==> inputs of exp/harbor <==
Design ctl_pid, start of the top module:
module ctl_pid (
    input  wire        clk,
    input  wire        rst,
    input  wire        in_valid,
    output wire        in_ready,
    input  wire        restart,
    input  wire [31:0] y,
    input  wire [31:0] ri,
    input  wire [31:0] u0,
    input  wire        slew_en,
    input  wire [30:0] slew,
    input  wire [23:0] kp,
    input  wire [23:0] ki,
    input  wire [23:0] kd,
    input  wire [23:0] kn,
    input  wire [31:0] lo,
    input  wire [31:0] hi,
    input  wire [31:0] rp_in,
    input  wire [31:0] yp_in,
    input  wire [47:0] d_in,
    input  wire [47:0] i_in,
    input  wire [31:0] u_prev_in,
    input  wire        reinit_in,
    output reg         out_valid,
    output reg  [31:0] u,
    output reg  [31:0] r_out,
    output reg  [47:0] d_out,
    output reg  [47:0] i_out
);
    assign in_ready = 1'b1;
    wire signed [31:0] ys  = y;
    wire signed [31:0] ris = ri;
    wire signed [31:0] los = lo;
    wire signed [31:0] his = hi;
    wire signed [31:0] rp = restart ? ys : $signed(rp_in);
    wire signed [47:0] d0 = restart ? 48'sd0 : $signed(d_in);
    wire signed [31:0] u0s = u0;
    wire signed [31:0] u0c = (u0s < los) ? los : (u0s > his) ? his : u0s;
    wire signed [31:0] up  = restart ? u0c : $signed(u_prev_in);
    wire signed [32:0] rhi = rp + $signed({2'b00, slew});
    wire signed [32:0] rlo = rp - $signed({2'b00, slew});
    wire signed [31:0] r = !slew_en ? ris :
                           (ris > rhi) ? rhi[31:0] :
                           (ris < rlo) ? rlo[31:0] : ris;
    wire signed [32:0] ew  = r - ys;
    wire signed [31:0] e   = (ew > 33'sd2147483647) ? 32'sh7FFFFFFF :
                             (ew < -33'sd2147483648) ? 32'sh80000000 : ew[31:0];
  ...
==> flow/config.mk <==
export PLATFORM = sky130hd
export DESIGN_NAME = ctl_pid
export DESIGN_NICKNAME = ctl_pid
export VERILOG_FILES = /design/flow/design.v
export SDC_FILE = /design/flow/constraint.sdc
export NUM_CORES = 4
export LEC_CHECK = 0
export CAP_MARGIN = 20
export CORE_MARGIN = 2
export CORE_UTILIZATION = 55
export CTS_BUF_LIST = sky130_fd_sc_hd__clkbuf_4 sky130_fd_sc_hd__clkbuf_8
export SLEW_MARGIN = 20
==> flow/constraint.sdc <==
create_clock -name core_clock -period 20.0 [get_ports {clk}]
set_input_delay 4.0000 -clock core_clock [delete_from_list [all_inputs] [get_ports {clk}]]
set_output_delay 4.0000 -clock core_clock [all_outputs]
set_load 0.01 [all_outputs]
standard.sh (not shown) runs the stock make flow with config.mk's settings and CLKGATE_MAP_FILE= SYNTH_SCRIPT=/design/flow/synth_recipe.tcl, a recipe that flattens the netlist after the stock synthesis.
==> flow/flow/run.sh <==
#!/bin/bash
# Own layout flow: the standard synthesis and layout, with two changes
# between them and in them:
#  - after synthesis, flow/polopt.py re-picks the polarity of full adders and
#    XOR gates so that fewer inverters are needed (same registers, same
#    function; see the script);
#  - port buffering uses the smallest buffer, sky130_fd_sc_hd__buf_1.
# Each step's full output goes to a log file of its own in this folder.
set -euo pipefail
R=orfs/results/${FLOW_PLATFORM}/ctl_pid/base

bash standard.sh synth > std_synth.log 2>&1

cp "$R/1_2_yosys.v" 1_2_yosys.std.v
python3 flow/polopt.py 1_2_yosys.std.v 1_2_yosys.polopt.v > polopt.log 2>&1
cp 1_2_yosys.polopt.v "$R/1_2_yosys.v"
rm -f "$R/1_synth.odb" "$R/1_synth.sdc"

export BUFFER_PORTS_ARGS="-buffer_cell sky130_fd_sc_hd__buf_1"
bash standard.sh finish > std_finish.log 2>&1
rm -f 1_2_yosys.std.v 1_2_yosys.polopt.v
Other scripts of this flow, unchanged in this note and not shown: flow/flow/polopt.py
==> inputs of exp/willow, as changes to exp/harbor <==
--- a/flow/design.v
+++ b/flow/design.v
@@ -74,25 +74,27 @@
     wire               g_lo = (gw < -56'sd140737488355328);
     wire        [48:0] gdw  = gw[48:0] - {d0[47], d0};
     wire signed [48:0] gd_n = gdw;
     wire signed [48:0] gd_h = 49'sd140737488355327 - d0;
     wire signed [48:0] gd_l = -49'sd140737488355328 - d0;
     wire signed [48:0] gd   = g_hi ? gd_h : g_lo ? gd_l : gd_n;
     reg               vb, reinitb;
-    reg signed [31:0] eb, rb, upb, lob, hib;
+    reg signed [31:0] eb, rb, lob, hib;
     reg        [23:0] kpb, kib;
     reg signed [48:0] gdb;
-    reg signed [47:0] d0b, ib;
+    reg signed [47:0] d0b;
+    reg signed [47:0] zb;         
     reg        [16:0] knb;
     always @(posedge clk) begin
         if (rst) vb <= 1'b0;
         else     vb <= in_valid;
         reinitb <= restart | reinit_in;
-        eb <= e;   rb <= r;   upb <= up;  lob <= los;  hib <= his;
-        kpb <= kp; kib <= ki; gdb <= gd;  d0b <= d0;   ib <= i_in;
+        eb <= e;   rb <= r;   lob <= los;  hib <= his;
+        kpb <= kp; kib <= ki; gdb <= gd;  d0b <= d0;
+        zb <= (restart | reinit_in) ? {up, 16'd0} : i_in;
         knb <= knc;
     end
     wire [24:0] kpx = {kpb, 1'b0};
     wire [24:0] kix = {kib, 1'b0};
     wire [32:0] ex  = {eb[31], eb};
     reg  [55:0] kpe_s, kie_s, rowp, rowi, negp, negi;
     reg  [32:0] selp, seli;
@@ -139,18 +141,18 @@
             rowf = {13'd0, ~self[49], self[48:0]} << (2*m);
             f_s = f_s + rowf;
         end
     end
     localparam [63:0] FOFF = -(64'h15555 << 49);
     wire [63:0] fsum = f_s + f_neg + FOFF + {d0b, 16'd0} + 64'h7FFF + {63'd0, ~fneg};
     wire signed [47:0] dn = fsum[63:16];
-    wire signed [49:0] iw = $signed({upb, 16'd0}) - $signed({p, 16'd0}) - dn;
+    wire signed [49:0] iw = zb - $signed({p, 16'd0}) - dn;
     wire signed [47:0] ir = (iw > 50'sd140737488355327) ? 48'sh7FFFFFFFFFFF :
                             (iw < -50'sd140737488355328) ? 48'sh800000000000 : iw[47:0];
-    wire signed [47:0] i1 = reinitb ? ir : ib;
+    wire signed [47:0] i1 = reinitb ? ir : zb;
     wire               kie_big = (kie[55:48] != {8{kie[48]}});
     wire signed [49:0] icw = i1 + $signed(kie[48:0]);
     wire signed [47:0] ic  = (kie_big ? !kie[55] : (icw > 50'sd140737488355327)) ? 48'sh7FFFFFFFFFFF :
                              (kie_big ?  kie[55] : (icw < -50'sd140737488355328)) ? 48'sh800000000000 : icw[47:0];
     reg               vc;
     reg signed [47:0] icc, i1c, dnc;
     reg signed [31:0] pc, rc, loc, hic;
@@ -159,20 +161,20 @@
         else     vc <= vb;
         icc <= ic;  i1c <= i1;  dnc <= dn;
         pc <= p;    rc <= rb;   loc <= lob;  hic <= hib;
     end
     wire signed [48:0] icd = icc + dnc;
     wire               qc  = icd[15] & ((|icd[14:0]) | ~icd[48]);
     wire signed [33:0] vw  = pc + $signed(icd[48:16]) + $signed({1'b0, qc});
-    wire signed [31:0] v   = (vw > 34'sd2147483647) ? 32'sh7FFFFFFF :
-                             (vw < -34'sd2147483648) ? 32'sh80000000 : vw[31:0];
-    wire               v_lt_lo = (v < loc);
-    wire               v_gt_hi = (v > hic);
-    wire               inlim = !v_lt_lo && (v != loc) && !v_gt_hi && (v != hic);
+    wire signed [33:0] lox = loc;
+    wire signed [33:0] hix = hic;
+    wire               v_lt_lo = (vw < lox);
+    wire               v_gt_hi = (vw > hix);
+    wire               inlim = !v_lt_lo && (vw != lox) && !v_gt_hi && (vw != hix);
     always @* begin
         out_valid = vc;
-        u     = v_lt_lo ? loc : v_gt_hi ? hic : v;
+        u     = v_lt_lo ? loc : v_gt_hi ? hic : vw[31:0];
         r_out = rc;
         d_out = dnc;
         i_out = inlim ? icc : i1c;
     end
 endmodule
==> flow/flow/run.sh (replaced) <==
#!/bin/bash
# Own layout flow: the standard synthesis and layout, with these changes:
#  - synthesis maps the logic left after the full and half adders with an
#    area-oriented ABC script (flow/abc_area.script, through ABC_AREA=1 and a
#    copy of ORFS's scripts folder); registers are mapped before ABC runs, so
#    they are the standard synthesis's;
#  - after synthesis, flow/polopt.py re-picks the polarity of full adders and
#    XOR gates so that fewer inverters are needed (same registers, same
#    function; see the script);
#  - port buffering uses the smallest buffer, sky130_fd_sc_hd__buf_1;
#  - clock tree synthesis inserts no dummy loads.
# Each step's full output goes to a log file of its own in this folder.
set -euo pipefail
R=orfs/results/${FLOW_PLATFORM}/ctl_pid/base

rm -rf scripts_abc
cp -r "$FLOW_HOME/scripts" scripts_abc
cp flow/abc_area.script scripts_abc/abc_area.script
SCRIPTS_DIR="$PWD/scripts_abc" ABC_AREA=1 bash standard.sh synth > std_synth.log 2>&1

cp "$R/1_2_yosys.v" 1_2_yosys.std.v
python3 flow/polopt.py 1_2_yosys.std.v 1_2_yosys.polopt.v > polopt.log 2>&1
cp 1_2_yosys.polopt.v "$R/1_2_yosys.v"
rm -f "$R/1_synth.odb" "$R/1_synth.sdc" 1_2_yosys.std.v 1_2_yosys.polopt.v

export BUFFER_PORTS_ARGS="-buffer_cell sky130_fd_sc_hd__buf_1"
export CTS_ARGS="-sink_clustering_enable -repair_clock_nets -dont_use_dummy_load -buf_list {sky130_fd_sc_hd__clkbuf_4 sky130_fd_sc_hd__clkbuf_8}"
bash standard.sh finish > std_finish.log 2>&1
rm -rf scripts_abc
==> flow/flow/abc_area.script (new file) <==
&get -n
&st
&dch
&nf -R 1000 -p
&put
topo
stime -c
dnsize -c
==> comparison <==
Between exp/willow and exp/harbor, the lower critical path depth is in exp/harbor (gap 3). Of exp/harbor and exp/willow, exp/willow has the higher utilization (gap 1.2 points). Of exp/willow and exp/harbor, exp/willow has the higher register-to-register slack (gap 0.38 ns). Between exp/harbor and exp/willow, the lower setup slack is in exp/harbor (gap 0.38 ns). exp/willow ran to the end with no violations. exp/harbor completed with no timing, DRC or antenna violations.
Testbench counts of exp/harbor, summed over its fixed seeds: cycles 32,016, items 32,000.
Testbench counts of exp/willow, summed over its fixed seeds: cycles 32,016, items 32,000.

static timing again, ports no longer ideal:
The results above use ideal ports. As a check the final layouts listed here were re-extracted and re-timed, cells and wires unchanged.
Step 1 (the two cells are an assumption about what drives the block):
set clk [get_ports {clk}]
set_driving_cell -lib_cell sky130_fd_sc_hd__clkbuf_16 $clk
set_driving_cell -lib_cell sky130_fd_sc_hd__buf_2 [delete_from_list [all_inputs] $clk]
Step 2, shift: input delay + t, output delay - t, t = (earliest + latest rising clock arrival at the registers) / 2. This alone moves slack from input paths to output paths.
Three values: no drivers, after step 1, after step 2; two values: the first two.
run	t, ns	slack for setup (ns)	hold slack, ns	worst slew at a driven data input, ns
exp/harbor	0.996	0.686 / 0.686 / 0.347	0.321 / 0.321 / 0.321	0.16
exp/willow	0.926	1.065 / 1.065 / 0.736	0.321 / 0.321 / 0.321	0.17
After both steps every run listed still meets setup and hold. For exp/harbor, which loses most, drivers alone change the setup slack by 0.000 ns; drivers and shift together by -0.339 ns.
Source: an optimization exercise on an open RTL-to-GDS flow (aim: small area). Production flows keep margins and buffers that such runs may drop.
The RTL was checked by simulation tests, not by an equivalence proof against the original design.
Power is estimated from default activity; no workload was simulated.

$ cat flow/run.sh
#!/bin/bash
# The standard layout (the standard.sh: the standard synthesis, then
# floorplan, placement, CTS, routing and finish), with two changes:
#  - port buffers of the smallest buffer cell (buffer_ports -buffer_cell)
#    rather than the delay-cell buffer buffer_ports picks by default;
#  - CTS without dummy loads and with sink clusters of at most 25 flip-flops
#    within 120 um.
# make's full output goes to standard_flow.log here; each ORFS step keeps its
# own log under orfs/logs.
set -euo pipefail
bash standard.sh \
    "BUFFER_PORTS_ARGS=-buffer_cell sky130_fd_sc_hd__buf_1" \
    "CTS_ARGS=-sink_clustering_enable -repair_clock_nets -dont_use_dummy_load -sink_clustering_size 25 -sink_clustering_max_diameter 120" \
    finish > standard_flow.log 2>&1
$ cat standard.sh
#!/bin/bash
# synth_recipe.tcl (not shown) runs the flow's synth.tcl, then flattens the netlist and writes it again
# the make line also repeats each setting of config.mk as NAME=value (left out here)
make -C /OpenROAD-flow-scripts/flow DESIGN_CONFIG=/design/flow/config.mk WORK_HOME=/design/flow/orfs CLKGATE_MAP_FILE= SYNTH_SCRIPT=/design/flow/synth_recipe.tcl "${@:-finish}"
$ cat config.mk
export PLATFORM = sky130hd
export DESIGN_NAME = cw_acc_bank
export DESIGN_NICKNAME = cw_acc_bank
export VERILOG_FILES = /design/flow/design.v
export SDC_FILE = /design/flow/constraint.sdc
export NUM_CORES = 4
export LEC_CHECK = 0
export CAP_MARGIN = 20
export CORE_MARGIN = 2
export CORE_UTILIZATION = 55
export PLACE_DENSITY = 0.65
export SLEW_MARGIN = 20
$ cat constraint.sdc
create_clock -name core_clock -period 12.0 [get_ports {clk}]
set_input_delay 2.4000 -clock core_clock [delete_from_list [all_inputs] [get_ports {clk}]]
set_output_delay 2.4000 -clock core_clock [all_outputs]
set_load 0.01 [all_outputs]
$ cat design.v
module cw_acc (
    input  wire        clk,
    input  wire        rst,
    input  wire        smp_valid,
    input  wire [2:0]  smp_ch,
    input  wire [15:0] smp_code,
    input  wire [15:0] d_code,
    input  wire [30:0] d_sq,
    input  wire        d_sat,
    input  wire        abt_valid,
    input  wire [2:0]  abt_ch,
    input  wire [1:0]  tb_period,
    input  wire [1:0]  tb_half,
    input  wire [5:0]  hs,
    input  wire        cfg_wr,
    input  wire        cfg_run,
    input  wire [2:0]  cfg_input,
    input  wire [1:0]  cfg_closure,
    input  wire [4:0]  cfg_g,        
    input  wire [23:0] cfg_nlen,     
    output reg         running,
    output reg         rec_valid,
    output wire [39:0] rec_sum,
    output wire [55:0] rec_sumsq,
    output wire [23:0] rec_count,
    output wire [15:0] rec_min,
    output wire [15:0] rec_max,
    output wire [15:0] rec_aborts,
    output wire [3:0]  rec_flags      
);
    localparam CL_PERIOD = 2'd0, CL_HALF = 2'd1, CL_TIME = 2'd2, CL_ONESHOT = 2'd3;
    reg [2:0]  a_input;
    reg [1:0]  a_closure;
    reg [4:0]  a_g;
    reg        a_ntb;         
    reg        p_valid;
    reg [2:0]  p_input;
    reg [1:0]  p_closure;
    reg [4:0]  p_g;
    reg [23:0] p_nlen;
    reg [39:0] w_sum;
    reg [53:0] w_sumsq;
    reg [23:0] w_count;
    reg [15:0] w_min;
    reg [15:0] w_max;
    reg [15:0] w_aborts;
    reg        w_sat;
    reg        pend_hit;
    reg        pend_ab;
    reg        lag;           
    reg [23:0] u;
    wire wr    = cfg_wr & cfg_run;
    wire stop  = running & cfg_wr & ~cfg_run;
    wire start = ~running & wr;
    wire        pe_valid   = wr | p_valid;
    wire [2:0]  pe_input   = wr ? cfg_input   : p_input;
    wire [1:0]  pe_closure = wr ? cfg_closure : p_closure;
    wire [4:0]  pe_g       = wr ? cfg_g       : p_g;
    wire [23:0] pe_nlen    = wr ? cfg_nlen    : p_nlen;
    wire u_hi1  = &u[23:1];
    wire r_zero = u_hi1 & u[0];
    wire r_one  = u_hi1 & ~u[0];
    reg edge_close;
    always @(*) begin
        case (a_closure)
            CL_PERIOD: edge_close = tb_period[~a_ntb];
            CL_HALF:   edge_close = tb_half[~a_ntb];
            CL_TIME:   edge_close = r_zero;
            default:   edge_close = 1'b0;
        endcase
    end
    wire strobe_close = running & ~stop & edge_close;
    wire        use_new   = start | (strobe_close & pe_valid);
    wire [2:0]  e_input   = use_new ? pe_input   : a_input;
    wire [1:0]  e_closure = use_new ? pe_closure : a_closure;
    wire [4:0]  e_g       = use_new ? pe_g       : a_g;
    wire [2:0] bridge_hs = e_g[3] ? hs[5:3] : hs[2:0];
    wire [7:0] hs_x = {2'b11, hs};
    wire gate_ok = e_g[4] ? ({bridge_hs[0], bridge_hs[1], bridge_hs[2]} == e_g[2:0])
                          : hs_x[e_g[2:0]];
    wire active = (running & ~stop) | start;
    wire hit    = active & smp_valid & (smp_ch == e_input) & gate_ok;
    wire ab_hit = active & abt_valid & (abt_ch == e_input);
    wire a_hit  = hit & ~strobe_close;
    wire a_ab   = ab_hit & ~strobe_close;
    wire [15:0] l_code = lag ? d_code : 16'd0;
    wire [30:0] l_sq   = lag ? d_sq : 31'd0;
    wire [39:0] c_sum;
    wire [53:0] c_sumsq;
    cw_accadd #(.N(40), .M(16), .SGN(1), .K0(6), .K(5)) u_sum (
        .a(w_sum), .b(l_code), .s(c_sum));
    cw_accadd #(.N(54), .M(31), .SGN(0), .K0(8), .K(6)) u_sumsq (
        .a(w_sumsq), .b(l_sq), .s(c_sumsq));
    wire lt_min, gt_max;
    cw_lt #(.N(16)) u_lt_min (.a(d_code), .b(w_min), .lt(lt_min));
    cw_lt #(.N(16)) u_gt_max (.a(w_max), .b(d_code), .lt(gt_max));
    wire [15:0] c_min   = (lag & lt_min) ? d_code : w_min;
    wire [15:0] c_max   = (lag & gt_max) ? d_code : w_max;
    wire        c_sat   = w_sat | (lag & d_sat);
    wire        sel_w = running & ~rec_valid;
    wire        ph    = pend_hit;
    wire [39:0] b_sum    = sel_w ? c_sum    : (ph ? {{24{d_code[15]}}, d_code} : 40'd0);
    wire [53:0] b_sumsq  = sel_w ? c_sumsq  : (ph ? {23'd0, d_sq} : 54'd0);
    wire [23:0] b_count  = sel_w ? w_count  : {23'd0, ph};
    wire [15:0] b_min    = sel_w ? c_min    : (ph ? d_code : 16'h7FFF);
    wire [15:0] b_max    = sel_w ? c_max    : (ph ? d_code : 16'h8000);
    wire [15:0] b_aborts = sel_w ? w_aborts : {15'd0, pend_ab};
    wire        b_sat    = sel_w ? c_sat    : (ph & d_sat);
    wire [23:0] n_count;
    wire [15:0] n_aborts;
    cw_inc #(.N(24)) u_count (.a(b_count), .ci(a_hit), .s(n_count));
    cw_inc #(.N(16)) u_aborts (.a(b_aborts), .ci(a_ab & ~&b_aborts), .s(n_aborts));
    wire ovf_close  = a_hit & sel_w & (&w_count[23:1]) & ~w_count[0];
    wire shot_close = a_hit & running & (a_closure == CL_ONESHOT) & r_one;
    wire smp_close  = ovf_close | shot_close;
    wire        take    = use_new | (smp_close & pe_valid);
    wire        dec     = ~e_closure[0] | hit;
    wire [23:0] u_next;
    cw_inc #(.N(24)) u_u (
        .a((start | strobe_close | smp_close) ? pe_nlen : u),
        .ci(dec & ~smp_close), .s(u_next));
    always @(posedge clk) begin
        if (rst) begin
            running   <= 1'b0;
            p_valid   <= 1'b0;
            rec_valid <= 1'b0;
            pend_hit  <= 1'b0;
            pend_ab   <= 1'b0;
        end else begin
            rec_valid <= stop | strobe_close | smp_close;
            pend_hit  <= hit & strobe_close;
            pend_ab   <= ab_hit & strobe_close;
            if (start) begin
                running <= 1'b1;
                p_valid <= 1'b0;
            end else if (stop) begin
                running <= 1'b0;
                p_valid <= 1'b0;
            end else if (running) begin
                if (strobe_close) begin
                    p_valid <= 1'b0;
                end else if (smp_close) begin
                    p_valid <= 1'b0;
                    if (shot_close && !pe_valid)
                        running <= 1'b0;
                end else if (cfg_wr) begin
                    p_valid <= 1'b1;
                end
            end
        end
    end
    always @(posedge clk) begin
        if (take) begin
            a_input   <= pe_input;
            a_closure <= pe_closure;
            a_g       <= pe_g;
            a_ntb     <= pe_nlen[0];
        end
        if (wr) begin
            p_input   <= cfg_input;
            p_closure <= cfg_closure;
            p_g       <= cfg_g;
            p_nlen    <= cfg_nlen;
        end
        u <= u_next;
    end
    always @(posedge clk) begin
        lag      <= a_hit;
        w_sum    <= b_sum;
        w_sumsq  <= b_sumsq;
        w_count  <= n_count;
        w_min    <= b_min;
        w_max    <= b_max;
        w_aborts <= n_aborts;
        w_sat    <= b_sat;
    end
    assign rec_sum    = c_sum;
    assign rec_sumsq  = {2'b00, c_sumsq};
    assign rec_count  = w_count;
    assign rec_min    = c_min;
    assign rec_max    = c_max;
    assign rec_aborts = w_aborts;
    assign rec_flags  = {|w_aborts, ~running & ~lag, c_sat, &w_count};
endmodule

--- WHAT IS EXPECTED ---
Count every line of the records above in which the string "fixed" appears. The number alone is to be given.

--- RESULT FOR THIS TASK ---
2